The Democrats' identity politics minefield

Ilhan Omar.
Ilhan Omar. Illustrated | Getty Images, iStock

Rep. Ilhan Omar has once again exposed a rift in the Democratic caucus. A dozen House Democrats rebuked the polarizing Minnesotan for appearing to equate the United States and Israel to Hamas and the Taliban, adding that her comparison "at best discredits one's intended argument and at worst reflects deep-seated prejudice."

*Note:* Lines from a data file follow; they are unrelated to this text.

===== src/rtl/mroe_pkg.sv =====
package mroe_pkg;

  localparam int DATA_W = 32;
  localparam int IDX_W  = 4;
  localparam int SIZE_W = 5;
  localparam int CMD_W  = 3;
  localparam int FRAC_W = 16;

  localparam logic [SIZE_W-1:0] SIZE_RESET = 5'd4;

  localparam logic [CMD_W-1:0] CMD_LOAD  = 3'd0;
  localparam logic [CMD_W-1:0] CMD_READ  = 3'd1;
  localparam logic [CMD_W-1:0] CMD_SCALE = 3'd2;
  localparam logic [CMD_W-1:0] CMD_ADD   = 3'd3;
  localparam logic [CMD_W-1:0] CMD_SWAP  = 3'd4;

  localparam logic [DATA_W-1:0] Q_MAX = 32'h7FFF_FFFF;
  localparam logic [DATA_W-1:0] Q_MIN = 32'h8000_0000;

  typedef struct packed {
    logic [DATA_W-1:0] value;
    logic              sat;
  } alu_res_t;

endpackage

Omar's fellow members of the Squad were incensed. Rep. Alexandria Ocasio-Cortez (D-N.Y.) alleged that, by "skipping private conversations" and publicly chastising Omar in a way that will likely draw news coverage, they put Omar in danger. "Freedom of speech doesn't exist for Muslim women in Congress. The benefit of the doubt doesn't exist for Muslim women in Congress," protested Rep. Rashida Tlaib (D-Mich.), who accused Democratic leaders of "relentless, exclusive tone policing of Congresswomen of color."

Rep. Cori Bush (D-Mo.) went further. "I'm not surprised when Republicans attack Black women for standing up for human rights," she tweeted. "But when it's Democrats, it's especially hurtful. We're your colleagues. Talk to us directly. Enough with the anti-Blackness and Islamophobia."

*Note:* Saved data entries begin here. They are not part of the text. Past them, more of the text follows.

**src/rtl/mroe_pkg.sv**
```systemverilog
package mroe_pkg;

  localparam int DATA_W = 32;
  localparam int IDX_W  = 4;
  localparam int SIZE_W = 5;
  localparam int CMD_W  = 3;
  localparam int FRAC_W = 16;

  localparam logic [SIZE_W-1:0] SIZE_RESET = 5'd4;

  localparam logic [CMD_W-1:0] CMD_LOAD  = 3'd0;
  localparam logic [CMD_W-1:0] CMD_READ  = 3'd1;
  localparam logic [CMD_W-1:0] CMD_SCALE = 3'd2;
  localparam logic [CMD_W-1:0] CMD_ADD   = 3'd3;
  localparam logic [CMD_W-1:0] CMD_SWAP  = 3'd4;

  localparam logic [DATA_W-1:0] Q_MAX = 32'h7FFF_FFFF;
  localparam logic [DATA_W-1:0] Q_MIN = 32'h8000_0000;

  typedef struct packed {
    logic [DATA_W-1:0] value;
    logic              sat;
  } alu_res_t;

endpackage

```
**src/rtl/mroe_seq.sv**
```systemverilog
module mroe_seq #(
  parameter int MAX_DIM = 16,
  parameter int AW      = 8
) (
  input  logic                               clk,
  input  logic                               rst_n,
  input  logic                               start,
  output logic                               busy,
  input  logic        [mroe_pkg::CMD_W-1:0]  in_command,
  input  logic        [mroe_pkg::IDX_W-1:0]  in_row_a,
  input  logic        [mroe_pkg::IDX_W-1:0]  in_row_b,
  input  logic        [mroe_pkg::IDX_W-1:0]  in_column,
  input  logic signed [mroe_pkg::DATA_W-1:0] in_scalar,
  input  logic signed [mroe_pkg::DATA_W-1:0] in_element_in,
  input  logic                               cfg_we,
  input  logic        [mroe_pkg::SIZE_W-1:0] cfg_matrix_size,
  output logic                               mem_we,
  output logic        [AW-1:0]               mem_waddr,
  output logic        [mroe_pkg::DATA_W-1:0] mem_wdata,
  output logic        [AW-1:0]               mem_raddr_a,
  output logic        [AW-1:0]               mem_raddr_b,
  input  logic        [mroe_pkg::DATA_W-1:0] mem_rdata_a,
  input  logic        [mroe_pkg::DATA_W-1:0] mem_rdata_b,
  output logic signed [mroe_pkg::DATA_W-1:0] alu_scalar,
  output logic                               alu_sel_b,
  input  mroe_pkg::alu_res_t                 alu_res,
  output logic                               out_valid,
  output logic signed [mroe_pkg::DATA_W-1:0] out_element_out,
  output logic                               out_status,
  output logic                               out_saturated
);

  localparam int SW = mroe_pkg::SIZE_W;
  localparam int IW = mroe_pkg::IDX_W;
  localparam int DW = mroe_pkg::DATA_W;

  localparam logic [1:0] ST_IDLE  = 2'd0;
  localparam logic [1:0] ST_READ  = 2'd1;
  localparam logic [1:0] ST_RUN   = 2'd2;
  localparam logic [1:0] ST_DRAIN = 2'd3;

  function automatic logic [AW-1:0] cell_addr(input logic [IW-1:0] r,
                                               input logic [SW-1:0] c);
    cell_addr = AW'(32'(r) * MAX_DIM + 32'(c));
  endfunction

  logic [1:0]                  state_r, state_nxt;
  logic [mroe_pkg::CMD_W-1:0]  cmd_r, cmd_nxt;
  logic [IW-1:0]               ra_r, ra_nxt;
  logic [IW-1:0]               rb_r, rb_nxt;
  logic [SW-1:0]               n_r, n_nxt;
  logic [SW-1:0]               m_r, m_nxt;
  logic signed [DW-1:0]        k_r, k_nxt;
  logic                        phase_r, phase_nxt;
  logic                        v1_r, v2_r, hold_v_r;
  logic [SW-1:0]               m1_r, m2_r, hold_m_r;
  logic [DW-1:0]               hold_d_r;
  logic                        sat_r, sat_nxt;
  logic [SW-1:0]               cfg_size_r;
  logic                        out_valid_r, out_valid_nxt;
  logic [DW-1:0]               out_element_r, out_element_nxt;
  logic                        out_status_r, out_status_nxt;
  logic                        out_saturated_r, out_saturated_nxt;

  logic          accept;
  logic [SW-1:0] n_cur;
  logic          ra_ok, rb_ok, col_ok;
  logic          issue, last;

  assign accept = start && (state_r == ST_IDLE);
  assign busy   = state_r != ST_IDLE;

  assign n_cur  = (32'(cfg_size_r) > MAX_DIM) ? SW'(MAX_DIM) : cfg_size_r;
  assign ra_ok  = {1'b0, in_row_a} < n_cur;
  assign rb_ok  = {1'b0, in_row_b} < n_cur;
  assign col_ok = {1'b0, in_column} < n_cur;

  // swap issues reads only while phase_r is low so its two writes per column share the port
  assign issue = (state_r == ST_RUN) && ((cmd_r != mroe_pkg::CMD_SWAP) || !phase_r);
  assign last  = issue && (m_r == n_r - SW'(1));

  assign mem_raddr_a = (state_r == ST_IDLE) ? cell_addr(in_row_a, {1'b0, in_column})
                                            : cell_addr(ra_r, m_r);
  assign mem_raddr_b = cell_addr(rb_r, m_r);

  assign alu_scalar = k_r;
  assign alu_sel_b  = cmd_r == mroe_pkg::CMD_ADD;

  always_comb begin
    mem_we    = 1'b0;
    mem_waddr = cell_addr(ra_r, m2_r);
    mem_wdata = alu_res.value;
    if (accept && (in_command == mroe_pkg::CMD_LOAD) && ra_ok && col_ok) begin
      mem_we    = 1'b1;
      mem_waddr = cell_addr(in_row_a, {1'b0, in_column});
      mem_wdata = in_element_in;
    end else if (v2_r) begin
      mem_we = 1'b1;
    end else if (v1_r && (cmd_r == mroe_pkg::CMD_SWAP)) begin
      mem_we    = 1'b1;
      mem_waddr = cell_addr(ra_r, m1_r);
      mem_wdata = mem_rdata_b;
    end else if (hold_v_r) begin
      mem_we    = 1'b1;
      mem_waddr = cell_addr(rb_r, hold_m_r);
      mem_wdata = hold_d_r;
    end
  end

  always_comb begin
    state_nxt         = state_r;
    cmd_nxt           = cmd_r;
    ra_nxt            = ra_r;
    rb_nxt            = rb_r;
    n_nxt             = n_r;
    m_nxt             = m_r;
    k_nxt             = k_r;
    phase_nxt         = phase_r;
    sat_nxt           = sat_r;
    out_valid_nxt     = 1'b0;
    out_element_nxt   = '0;
    out_status_nxt    = 1'b0;
    out_saturated_nxt = 1'b0;

    if (v2_r) begin
      sat_nxt = sat_r | alu_res.sat;
    end

    unique case (state_r)
      ST_IDLE: begin
        if (start) begin
          cmd_nxt   = in_command;
          ra_nxt    = in_row_a;
          rb_nxt    = in_row_b;
          k_nxt     = in_scalar;
          n_nxt     = n_cur;
          m_nxt     = '0;
          phase_nxt = 1'b0;
          sat_nxt   = 1'b0;
          unique case (in_command) inside
            mroe_pkg::CMD_LOAD: begin
              out_valid_nxt  = 1'b1;
              out_status_nxt = !(ra_ok && col_ok);
            end
            mroe_pkg::CMD_READ: begin
              if (ra_ok && col_ok) begin
                state_nxt = ST_READ;
              end else begin
                out_valid_nxt  = 1'b1;
                out_status_nxt = 1'b1;
              end
            end
            mroe_pkg::CMD_SCALE: begin
              if (ra_ok) begin
                state_nxt = ST_RUN;
              end else begin
                out_valid_nxt  = 1'b1;
                out_status_nxt = 1'b1;
              end
            end
            mroe_pkg::CMD_ADD, mroe_pkg::CMD_SWAP: begin
              if (ra_ok && rb_ok) begin
                state_nxt = ST_RUN;
              end else begin
                out_valid_nxt  = 1'b1;
                out_status_nxt = 1'b1;
              end
            end
            default: begin
              out_valid_nxt = 1'b1;
            end
          endcase
        end
      end
      ST_READ: begin
        out_valid_nxt   = 1'b1;
        out_element_nxt = mem_rdata_a;
        state_nxt       = ST_IDLE;
      end
      ST_RUN: begin
        phase_nxt = ~phase_r;
        if (issue) begin
          m_nxt = m_r + SW'(1);
        end
        if (last) begin
          state_nxt = ST_DRAIN;
        end
      end
      ST_DRAIN: begin
        if (!v1_r && !v2_r && !hold_v_r) begin
          out_valid_nxt     = 1'b1;
          out_saturated_nxt = sat_r;
          state_nxt         = ST_IDLE;
        end
      end
      default: begin
        state_nxt = ST_IDLE;
      end
    endcase
  end

  always_ff @(posedge clk) begin
    if (!rst_n) begin
      state_r     <= ST_IDLE;
      v1_r        <= 1'b0;
      v2_r        <= 1'b0;
      hold_v_r    <= 1'b0;
      out_valid_r <= 1'b0;
      cfg_size_r  <= mroe_pkg::SIZE_RESET;
    end else begin
      state_r     <= state_nxt;
      v1_r        <= issue;
      v2_r        <= v1_r && (cmd_r != mroe_pkg::CMD_SWAP);
      hold_v_r    <= v1_r && (cmd_r == mroe_pkg::CMD_SWAP);
      out_valid_r <= out_valid_nxt;
      if (cfg_we) begin
        cfg_size_r <= cfg_matrix_size;
      end
    end
  end

  always_ff @(posedge clk) begin
    cmd_r           <= cmd_nxt;
    ra_r            <= ra_nxt;
    rb_r            <= rb_nxt;
    n_r             <= n_nxt;
    m_r             <= m_nxt;
    k_r             <= k_nxt;
    phase_r         <= phase_nxt;
    sat_r           <= sat_nxt;
    m1_r            <= m_r;
    m2_r            <= m1_r;
    hold_m_r        <= m1_r;
    hold_d_r        <= mem_rdata_a;
    out_element_r   <= out_element_nxt;
    out_status_r    <= out_status_nxt;
    out_saturated_r <= out_saturated_nxt;
  end

  assign out_valid       = out_valid_r;
  assign out_element_out = out_element_r;
  assign out_status      = out_status_r;
  assign out_saturated   = out_saturated_r;

endmodule

```
===== src/hdl/psvu_div.sv =====
// Pipelined restoring divider, four quotient bits per stage.
// Depends on psvu_pkg (div_t, div_step, stage count).
`timescale 1ns / 1ps

module psvu_div (
  input  logic                         clk_i,
  input  logic                         en_i,
  input  logic [psvu_pkg::VAL_W-1:0]   num_i,
  input  logic [psvu_pkg::COEF_W-1:0]  den_i,
  output logic [psvu_pkg::VAL_W-1:0]   quo_o
);

  psvu_pkg::div_t              st_q  [psvu_pkg::DIV_STAGES];
  logic [psvu_pkg::COEF_W-1:0] den_q [psvu_pkg::DIV_STAGES];
  psvu_pkg::div_t              first_d;

  always_comb begin
    first_d.rem = '0;
    first_d.nq  = num_i;
  end

  always_ff @(posedge clk_i) begin
    if (en_i) begin
      st_q[0]  <= psvu_pkg::div_step(den_i, first_d);
      den_q[0] <= den_i;
      for (int k = 1; k < psvu_pkg::DIV_STAGES; k++) begin
        st_q[k]  <= psvu_pkg::div_step(den_q[k-1], st_q[k-1]);
        den_q[k] <= den_q[k-1];
      end
    end
  end

  assign quo_o = st_q[psvu_pkg::DIV_STAGES-1].nq;

endmodule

This comes not long after high-profile progressives found themselves unable to condemn anti-Semitic attacks, allegedly provoked by recent fighting between Israel and Hamas, without also denouncing Islamophobia.

The Democratic conference hails from a wider variety of immigrant backgrounds than previous generations, making unity on thorny issues in the Middle East more difficult. But there have also been changes on the left that make it harder for them to support a wealthy Western country like Israel in a fight with Muslim people of color. Where Jews fit on the intersectionality spectrum is complicated. Progressives have an easy template for dealing with racial and religious disputes that pit minorities against white racists, but a harder time adjudicating disputes that arise between different minority groups.

Omar and Tlaib, the first two Muslim women elected to Congress, have been known for their sharp criticisms of Israel. Even some of their Jewish Democratic colleagues feel the pair sometimes crosses the line.

Democratic leaders are trying to tamp down the conflict. Omar also clarified she "was in no way equating terrorist organizations with democratic countries with well-established judicial systems." But in a new era of identity politics, Democrats are likely to return to these issues again.